EXERCISE REQUIREMENTS:
Using the records below, give again exactly the lines from the line that contains "sticky_ovf <= 1'b1;" through the line that contains "set_load 0.05 [all_outputs]", both ends included, and only those.

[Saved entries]
---*---
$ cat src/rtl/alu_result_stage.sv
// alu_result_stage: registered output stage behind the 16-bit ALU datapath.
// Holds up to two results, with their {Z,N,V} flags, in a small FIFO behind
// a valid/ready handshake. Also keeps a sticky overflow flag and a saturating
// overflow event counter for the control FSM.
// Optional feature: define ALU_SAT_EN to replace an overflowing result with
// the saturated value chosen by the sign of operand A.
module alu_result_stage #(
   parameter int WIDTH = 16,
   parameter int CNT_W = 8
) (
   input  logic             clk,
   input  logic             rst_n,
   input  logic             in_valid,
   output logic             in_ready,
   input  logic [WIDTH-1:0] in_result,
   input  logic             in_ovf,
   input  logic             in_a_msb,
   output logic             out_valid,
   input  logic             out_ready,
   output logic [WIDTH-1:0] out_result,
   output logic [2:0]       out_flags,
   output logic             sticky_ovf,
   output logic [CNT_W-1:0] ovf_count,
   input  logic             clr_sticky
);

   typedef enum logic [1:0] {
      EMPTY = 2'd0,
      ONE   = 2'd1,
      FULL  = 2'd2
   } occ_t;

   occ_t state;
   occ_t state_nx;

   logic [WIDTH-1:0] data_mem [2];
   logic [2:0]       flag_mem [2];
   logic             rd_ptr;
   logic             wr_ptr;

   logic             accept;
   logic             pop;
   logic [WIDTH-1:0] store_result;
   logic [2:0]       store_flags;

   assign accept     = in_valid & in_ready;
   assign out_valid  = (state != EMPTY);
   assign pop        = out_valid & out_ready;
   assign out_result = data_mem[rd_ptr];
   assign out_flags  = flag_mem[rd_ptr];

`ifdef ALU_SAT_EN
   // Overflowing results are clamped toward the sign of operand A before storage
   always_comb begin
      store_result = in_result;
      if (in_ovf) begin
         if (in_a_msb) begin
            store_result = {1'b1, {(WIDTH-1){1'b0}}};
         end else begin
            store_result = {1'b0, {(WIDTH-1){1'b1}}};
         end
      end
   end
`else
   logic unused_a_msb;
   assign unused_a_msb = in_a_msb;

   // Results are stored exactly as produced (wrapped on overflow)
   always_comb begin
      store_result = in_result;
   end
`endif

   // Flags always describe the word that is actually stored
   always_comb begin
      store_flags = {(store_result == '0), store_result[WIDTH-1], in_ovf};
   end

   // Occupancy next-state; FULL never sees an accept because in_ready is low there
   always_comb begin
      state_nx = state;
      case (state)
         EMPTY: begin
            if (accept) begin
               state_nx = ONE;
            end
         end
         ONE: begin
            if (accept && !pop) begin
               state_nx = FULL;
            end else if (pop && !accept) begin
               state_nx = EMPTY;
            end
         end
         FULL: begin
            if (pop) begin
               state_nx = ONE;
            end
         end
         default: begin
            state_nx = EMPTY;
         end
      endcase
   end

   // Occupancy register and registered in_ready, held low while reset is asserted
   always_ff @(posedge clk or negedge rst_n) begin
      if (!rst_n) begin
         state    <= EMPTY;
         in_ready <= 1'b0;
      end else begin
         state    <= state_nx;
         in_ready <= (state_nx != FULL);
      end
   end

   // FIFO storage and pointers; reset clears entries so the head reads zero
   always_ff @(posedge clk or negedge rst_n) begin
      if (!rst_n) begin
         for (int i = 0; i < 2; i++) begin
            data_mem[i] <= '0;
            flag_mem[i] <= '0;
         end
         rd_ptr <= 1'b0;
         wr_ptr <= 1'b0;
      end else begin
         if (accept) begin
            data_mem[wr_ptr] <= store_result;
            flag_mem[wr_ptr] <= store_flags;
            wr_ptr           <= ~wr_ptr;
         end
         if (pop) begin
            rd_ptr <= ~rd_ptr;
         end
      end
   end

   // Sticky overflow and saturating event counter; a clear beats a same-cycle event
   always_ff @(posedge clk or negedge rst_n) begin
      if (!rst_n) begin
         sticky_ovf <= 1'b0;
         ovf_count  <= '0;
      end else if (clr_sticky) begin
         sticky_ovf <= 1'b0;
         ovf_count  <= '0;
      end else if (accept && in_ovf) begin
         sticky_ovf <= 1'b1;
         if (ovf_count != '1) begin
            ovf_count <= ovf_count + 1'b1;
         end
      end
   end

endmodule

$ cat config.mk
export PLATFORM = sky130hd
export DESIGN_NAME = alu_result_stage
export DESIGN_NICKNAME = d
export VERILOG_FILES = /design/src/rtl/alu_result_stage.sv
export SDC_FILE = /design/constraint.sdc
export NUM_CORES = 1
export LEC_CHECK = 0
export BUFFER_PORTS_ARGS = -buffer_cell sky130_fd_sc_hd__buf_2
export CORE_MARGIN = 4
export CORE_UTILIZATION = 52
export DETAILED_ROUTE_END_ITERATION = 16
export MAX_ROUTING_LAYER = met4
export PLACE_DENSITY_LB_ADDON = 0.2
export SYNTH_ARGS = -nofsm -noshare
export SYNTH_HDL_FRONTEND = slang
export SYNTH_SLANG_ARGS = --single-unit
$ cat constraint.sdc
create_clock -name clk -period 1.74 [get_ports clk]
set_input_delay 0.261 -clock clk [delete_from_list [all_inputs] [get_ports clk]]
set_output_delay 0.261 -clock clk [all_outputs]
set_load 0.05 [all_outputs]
---*---
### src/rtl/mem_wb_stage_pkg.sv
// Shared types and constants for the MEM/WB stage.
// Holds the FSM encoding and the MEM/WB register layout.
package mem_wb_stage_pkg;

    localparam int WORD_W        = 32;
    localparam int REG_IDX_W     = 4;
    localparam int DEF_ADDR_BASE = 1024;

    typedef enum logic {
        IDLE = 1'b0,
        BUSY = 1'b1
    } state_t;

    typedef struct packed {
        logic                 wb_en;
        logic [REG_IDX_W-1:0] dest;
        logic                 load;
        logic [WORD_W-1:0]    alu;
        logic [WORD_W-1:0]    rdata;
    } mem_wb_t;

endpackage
---*---
TASK RESULT:
         sticky_ovf <= 1'b1;
         if (ovf_count != '1) begin
            ovf_count <= ovf_count + 1'b1;
         end
      end
   end

endmodule

$ cat config.mk
export PLATFORM = sky130hd
export DESIGN_NAME = alu_result_stage
export DESIGN_NICKNAME = d
export VERILOG_FILES = /design/src/rtl/alu_result_stage.sv
export SDC_FILE = /design/constraint.sdc
export NUM_CORES = 1
export LEC_CHECK = 0
export BUFFER_PORTS_ARGS = -buffer_cell sky130_fd_sc_hd__buf_2
export CORE_MARGIN = 4
export CORE_UTILIZATION = 52
export DETAILED_ROUTE_END_ITERATION = 16
export MAX_ROUTING_LAYER = met4
export PLACE_DENSITY_LB_ADDON = 0.2
export SYNTH_ARGS = -nofsm -noshare
export SYNTH_HDL_FRONTEND = slang
export SYNTH_SLANG_ARGS = --single-unit
$ cat constraint.sdc
create_clock -name clk -period 1.74 [get_ports clk]
set_input_delay 0.261 -clock clk [delete_from_list [all_inputs] [get_ports clk]]
set_output_delay 0.261 -clock clk [all_outputs]
set_load 0.05 [all_outputs]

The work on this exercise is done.